Go to the line below containing "input [packetwidth-1:0] PacketIn;" and print exactly from there through the line containing "if (wrGnt) writeAddr <= writeAddrInc;", both included. Print nothing else.

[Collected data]
----------------------------------------
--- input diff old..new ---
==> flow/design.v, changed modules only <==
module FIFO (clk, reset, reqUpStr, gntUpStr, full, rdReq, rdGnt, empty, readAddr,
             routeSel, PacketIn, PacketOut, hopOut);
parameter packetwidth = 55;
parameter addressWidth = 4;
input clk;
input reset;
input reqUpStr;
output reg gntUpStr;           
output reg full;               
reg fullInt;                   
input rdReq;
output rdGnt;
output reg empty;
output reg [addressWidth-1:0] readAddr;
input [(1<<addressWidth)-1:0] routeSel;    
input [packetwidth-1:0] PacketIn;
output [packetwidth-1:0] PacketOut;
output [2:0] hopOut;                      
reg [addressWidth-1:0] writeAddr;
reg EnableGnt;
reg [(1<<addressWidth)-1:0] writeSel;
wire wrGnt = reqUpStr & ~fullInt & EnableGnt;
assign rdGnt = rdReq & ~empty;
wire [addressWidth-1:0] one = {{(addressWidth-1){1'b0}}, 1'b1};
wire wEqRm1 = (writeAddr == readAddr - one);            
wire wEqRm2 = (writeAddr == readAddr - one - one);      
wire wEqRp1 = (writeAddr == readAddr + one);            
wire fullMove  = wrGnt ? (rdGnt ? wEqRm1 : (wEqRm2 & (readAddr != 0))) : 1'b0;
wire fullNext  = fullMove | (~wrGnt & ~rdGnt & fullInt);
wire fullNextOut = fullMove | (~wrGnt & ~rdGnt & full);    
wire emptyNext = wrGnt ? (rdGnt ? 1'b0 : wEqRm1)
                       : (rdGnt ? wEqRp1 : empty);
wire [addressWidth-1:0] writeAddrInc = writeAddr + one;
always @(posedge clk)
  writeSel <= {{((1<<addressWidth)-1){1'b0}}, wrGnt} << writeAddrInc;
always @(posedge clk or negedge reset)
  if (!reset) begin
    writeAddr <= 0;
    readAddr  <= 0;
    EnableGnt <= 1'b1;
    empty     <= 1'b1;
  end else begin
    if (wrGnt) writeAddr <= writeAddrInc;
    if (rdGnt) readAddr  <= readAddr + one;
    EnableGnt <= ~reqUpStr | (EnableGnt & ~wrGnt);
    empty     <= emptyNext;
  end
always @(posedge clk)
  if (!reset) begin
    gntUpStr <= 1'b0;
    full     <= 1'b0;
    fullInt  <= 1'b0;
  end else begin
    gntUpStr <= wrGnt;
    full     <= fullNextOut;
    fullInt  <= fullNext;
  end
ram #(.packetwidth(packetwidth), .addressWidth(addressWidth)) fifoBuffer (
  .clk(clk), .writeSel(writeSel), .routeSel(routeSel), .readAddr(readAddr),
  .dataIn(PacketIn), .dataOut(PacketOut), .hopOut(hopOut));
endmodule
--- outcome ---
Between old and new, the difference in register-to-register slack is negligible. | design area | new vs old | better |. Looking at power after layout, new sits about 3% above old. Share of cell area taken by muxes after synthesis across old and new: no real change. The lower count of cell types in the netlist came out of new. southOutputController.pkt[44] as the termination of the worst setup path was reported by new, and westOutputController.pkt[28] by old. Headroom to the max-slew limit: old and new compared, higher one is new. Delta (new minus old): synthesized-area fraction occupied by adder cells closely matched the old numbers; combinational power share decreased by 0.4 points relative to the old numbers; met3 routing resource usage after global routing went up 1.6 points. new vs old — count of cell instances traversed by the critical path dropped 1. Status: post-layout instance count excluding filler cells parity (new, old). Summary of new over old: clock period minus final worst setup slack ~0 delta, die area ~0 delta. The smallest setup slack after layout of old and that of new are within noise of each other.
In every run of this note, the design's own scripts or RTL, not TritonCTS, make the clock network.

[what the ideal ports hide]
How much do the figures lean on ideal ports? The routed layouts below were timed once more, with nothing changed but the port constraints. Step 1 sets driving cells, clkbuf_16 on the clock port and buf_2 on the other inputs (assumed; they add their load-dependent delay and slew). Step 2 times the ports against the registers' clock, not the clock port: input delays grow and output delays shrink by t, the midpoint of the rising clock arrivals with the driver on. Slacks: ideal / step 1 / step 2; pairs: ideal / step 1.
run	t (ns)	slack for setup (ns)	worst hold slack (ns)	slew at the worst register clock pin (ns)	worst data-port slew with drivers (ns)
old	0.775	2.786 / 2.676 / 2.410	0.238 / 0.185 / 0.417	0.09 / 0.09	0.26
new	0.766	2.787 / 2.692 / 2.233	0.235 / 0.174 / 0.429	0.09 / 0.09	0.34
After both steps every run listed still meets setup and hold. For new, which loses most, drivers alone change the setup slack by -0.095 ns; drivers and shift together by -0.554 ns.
----------------------------------------
## [Expected answer]
input [packetwidth-1:0] PacketIn;
output [packetwidth-1:0] PacketOut;
output [2:0] hopOut;                      
reg [addressWidth-1:0] writeAddr;
reg EnableGnt;
reg [(1<<addressWidth)-1:0] writeSel;
wire wrGnt = reqUpStr & ~fullInt & EnableGnt;
assign rdGnt = rdReq & ~empty;
wire [addressWidth-1:0] one = {{(addressWidth-1){1'b0}}, 1'b1};
wire wEqRm1 = (writeAddr == readAddr - one);            
wire wEqRm2 = (writeAddr == readAddr - one - one);      
wire wEqRp1 = (writeAddr == readAddr + one);            
wire fullMove  = wrGnt ? (rdGnt ? wEqRm1 : (wEqRm2 & (readAddr != 0))) : 1'b0;
wire fullNext  = fullMove | (~wrGnt & ~rdGnt & fullInt);
wire fullNextOut = fullMove | (~wrGnt & ~rdGnt & full);    
wire emptyNext = wrGnt ? (rdGnt ? 1'b0 : wEqRm1)
                       : (rdGnt ? wEqRp1 : empty);
wire [addressWidth-1:0] writeAddrInc = writeAddr + one;
always @(posedge clk)
  writeSel <= {{((1<<addressWidth)-1){1'b0}}, wrGnt} << writeAddrInc;
always @(posedge clk or negedge reset)
  if (!reset) begin
    writeAddr <= 0;
    readAddr  <= 0;
    EnableGnt <= 1'b1;
    empty     <= 1'b1;
  end else begin
    if (wrGnt) writeAddr <= writeAddrInc;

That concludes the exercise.